| lists.openwall.net | lists / announce owl-users owl-dev john-users john-dev passwdqc-users yescrypt popa3d-users / oss-security kernel-hardening musl sabotage tlsify passwords / crypt-dev xvendor / Bugtraq Full-Disclosure linux-kernel linux-netdev linux-ext4 linux-hardening linux-cve-announce PHC | |
|
Open Source and information security mailing list archives
| ||
|
Date: Fri, 15 Jan 2021 18:52:42 +0100
From: Andrey Konovalov <andreyknvl@...gle.com>
To: Andrew Morton <akpm@...ux-foundation.org>,
Catalin Marinas <catalin.marinas@....com>,
Vincenzo Frascino <vincenzo.frascino@....com>,
Dmitry Vyukov <dvyukov@...gle.com>,
Alexander Potapenko <glider@...gle.com>,
Marco Elver <elver@...gle.com>
Cc: Will Deacon <will.deacon@....com>,
Andrey Ryabinin <aryabinin@...tuozzo.com>,
Peter Collingbourne <pcc@...gle.com>,
Evgenii Stepanov <eugenis@...gle.com>,
Branislav Rankov <Branislav.Rankov@....com>,
Kevin Brodsky <kevin.brodsky@....com>,
kasan-dev@...glegroups.com, linux-arm-kernel@...ts.infradead.org,
linux-mm@...ck.org, linux-kernel@...r.kernel.org,
Andrey Konovalov <andreyknvl@...gle.com>
Subject: [PATCH v4 05/15] kasan: add match-all tag tests
Add 3 new tests for tag-based KASAN modes:
1. Check that match-all pointer tag is not assigned randomly.
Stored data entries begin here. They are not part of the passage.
$ cat src/hw/rtl/binary32_float_adder.sv
// Top level of the pipelined binary32 adder with truncation.
//
// Usage: an operand word (operand_a, operand_b) enters on in_word when
// in_valid is high and in_stall is low. The sum word leaves on out_word
// when out_valid is high and out_stall is low; status tells a normal sum,
// an overflow to signed infinity, or an underflow or cancellation to zero.
// Operands are always treated as normal numbers; no special values exist.
// Stage one orders the operands by magnitude, stage two aligns and adds or
// subtracts, stage three counts leading zeros, stage four normalizes, packs
// and holds the result. Throughput is one word per cycle while the receiver
// does not stall; the stage registers set that figure.
// When the receiver stalls, a stage holding a word freezes once every stage
// below it holds a word, and in_stall rises once the pipeline is full;
// bubbles still close up under a stall, so no word is lost or repeated. Reset
// clears all valid bits, so the pipeline comes up empty; payload registers are not reset.
module binary32_float_adder (
    input  logic              clk,
    input  logic              rst_n,
    input  logic              in_valid,
    output logic              in_stall,
    input  bfa_pkg::in_word_t in_word,
    output logic              out_valid,
    input  logic              out_stall,
    output bfa_pkg::out_word_t out_word
);
    import bfa_pkg::*;

    // Stage advance: a stage loads when its downstream slot is free.
    logic v1_reg, v2_reg, v3_reg, v4_reg;
    logic en1, en2, en3, en4;

    assign en4 = ~v4_reg | ~out_stall;
    assign en3 = ~v3_reg | en4;
    assign en2 = ~v2_reg | en3;
    assign en1 = ~v1_reg | en2;
    assign in_stall = ~en1;

    // Stage 1: order by magnitude.
    logic        sa, sb;
    logic [7:0]  ea, eb;
    logic [23:0] ma, mb;
    logic        a_big;
    logic        s1_sign_next, s1_same_next;
    logic [7:0]  s1_e_next, s1_d_next;
    logic [23:0] s1_mbig_next, s1_msml_next;

    logic        s1_sign_reg, s1_same_reg;
    logic [7:0]  s1_e_reg, s1_d_reg;
    logic [23:0] s1_mbig_reg, s1_msml_reg;

    always_comb
    begin
        sa = in_word.operand_a[31];
        sb = in_word.operand_b[31];
        ea = in_word.operand_a[30:23];
        eb = in_word.operand_b[30:23];
        ma = HIDDEN_BIT | {1'b0, in_word.operand_a[22:0]};
        mb = HIDDEN_BIT | {1'b0, in_word.operand_b[22:0]};
        a_big = (ea > eb) || ((ea == eb) && (ma >= mb));
        s1_same_next = (sa == sb);
        s1_sign_next = a_big ? sa : sb;
        s1_e_next = a_big ? ea : eb;
        s1_d_next = a_big ? (ea - eb) : (eb - ea);
        s1_mbig_next = a_big ? ma : mb;
        s1_msml_next = a_big ? mb : ma;
    end

    // Stage 2: align and add or subtract.
    logic [23:0] sh;
    logic [24:0] s2_m_next;
    logic [24:0] s2_m_reg;
    logic        s2_sign_reg;
    logic [7:0]  s2_e_reg;

    always_comb
    begin
        sh = (s1_d_reg >= 8'd24) ? 24'd0 : (s1_msml_reg >> s1_d_reg[4:0]);
        if (s1_same_reg)
            s2_m_next = {1'b0, s1_mbig_reg} + {1'b0, sh};
        else
            s2_m_next = {1'b0, s1_mbig_reg} - {1'b0, sh};
    end

    // Stage 3: leading zero count.
    logic [4:0]  lz_next;
    logic [4:0]  s3_lz_reg;
    logic [24:0] s3_m_reg;
    logic        s3_sign_reg;
    logic [7:0]  s3_e_reg;

    bfa_lzc u_lzc (
        .value (s2_m_reg),
        .count (lz_next)
    );

    // Stage 4: normalize, range check, pack. lz 0 means a carry.
    logic [24:0] nm;
    logic [9:0]  ne;
    out_word_t   res_next;
    out_word_t   res_reg;

    always_comb
    begin
        nm = '0;
        ne = '0;
        res_next.sum = '0;
        res_next.status = ST_NORMAL;
        if (s3_m_reg == 25'd0)
        begin
            res_next.sum = 32'h0;
            res_next.status = ST_ZERO;
        end
        else
        begin
            if (s3_lz_reg == 5'd0)
            begin
                nm = s3_m_reg >> 1;
                ne = {2'b00, s3_e_reg} + 10'd1;
            end
            else
            begin
                nm = s3_m_reg << (s3_lz_reg - 5'd1);
                ne = {2'b00, s3_e_reg} - {5'd0, s3_lz_reg} + 10'd1;
            end
            if (!ne[9] && ne >= 10'd255)
            begin
                res_next.sum = {s3_sign_reg, 31'h7f800000};
                res_next.status = ST_OVERFLOW;
            end
            else if (ne[9] || ne == 10'd0)
            begin
                res_next.sum = {s3_sign_reg, 31'h0};
                res_next.status = ST_ZERO;
            end
            else
            begin
                res_next.sum = {s3_sign_reg, ne[7:0], nm[22:0] & FRAC_MASK};
            end
        end
    end

    always_ff @(posedge clk or negedge rst_n)
    begin
        if (!rst_n)
        begin
            v1_reg <= 1'b0;
            v2_reg <= 1'b0;
            v3_reg <= 1'b0;
            v4_reg <= 1'b0;
        end
        else
        begin
            if (en1) v1_reg <= in_valid;
            if (en2) v2_reg <= v1_reg;
            if (en3) v3_reg <= v2_reg;
            if (en4) v4_reg <= v3_reg;
        end
    end

    always_ff @(posedge clk)
    begin
        if (en1)
        begin
            s1_sign_reg <= s1_sign_next;
            s1_same_reg <= s1_same_next;
            s1_e_reg <= s1_e_next;
            s1_d_reg <= s1_d_next;
            s1_mbig_reg <= s1_mbig_next;
            s1_msml_reg <= s1_msml_next;
        end
        if (en2)
        begin
            s2_m_reg <= s2_m_next;
            s2_sign_reg <= s1_sign_reg;
            s2_e_reg <= s1_e_reg;
        end
        if (en3)
        begin
            s3_lz_reg <= lz_next;
            s3_m_reg <= s2_m_reg;
            s3_sign_reg <= s2_sign_reg;
            s3_e_reg <= s2_e_reg;
        end
        if (en4)
            res_reg <= res_next;
    end

    assign out_valid = v4_reg;
    assign out_word = res_reg;

    // A held result must not change while the receiver stalls.
    a_hold: assert property (@(posedge clk) disable iff (!rst_n)
        out_valid && out_stall |=> out_valid && $stable(out_word))
        else $error("result changed under stall");

    // Input is refused only when every stage holds a word.
    a_full: assert property (@(posedge clk) disable iff (!rst_n)
        in_stall |-> v1_reg && v2_reg && v3_reg && v4_reg)
        else $error("stall with a free stage");

    // Status zero and overflow codes match the packed sum.
    a_inf: assert property (@(posedge clk) disable iff (!rst_n)
        out_valid && out_word.status == ST_OVERFLOW |-> out_word.sum[30:0] == 31'h7f800000)
        else $error("overflow without infinity");

    a_zero: assert property (@(posedge clk) disable iff (!rst_n)
        out_valid && out_word.status == ST_ZERO |-> out_word.sum[30:0] == 31'h0)
        else $error("zero status with nonzero sum");

endmodule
2. Check that 0xff works as a match-all pointer tag.
3. Check that there are no match-all memory tags.
Note, that test #3 causes a significant number (255) of KASAN reports
to be printed during execution for the SW_TAGS mode.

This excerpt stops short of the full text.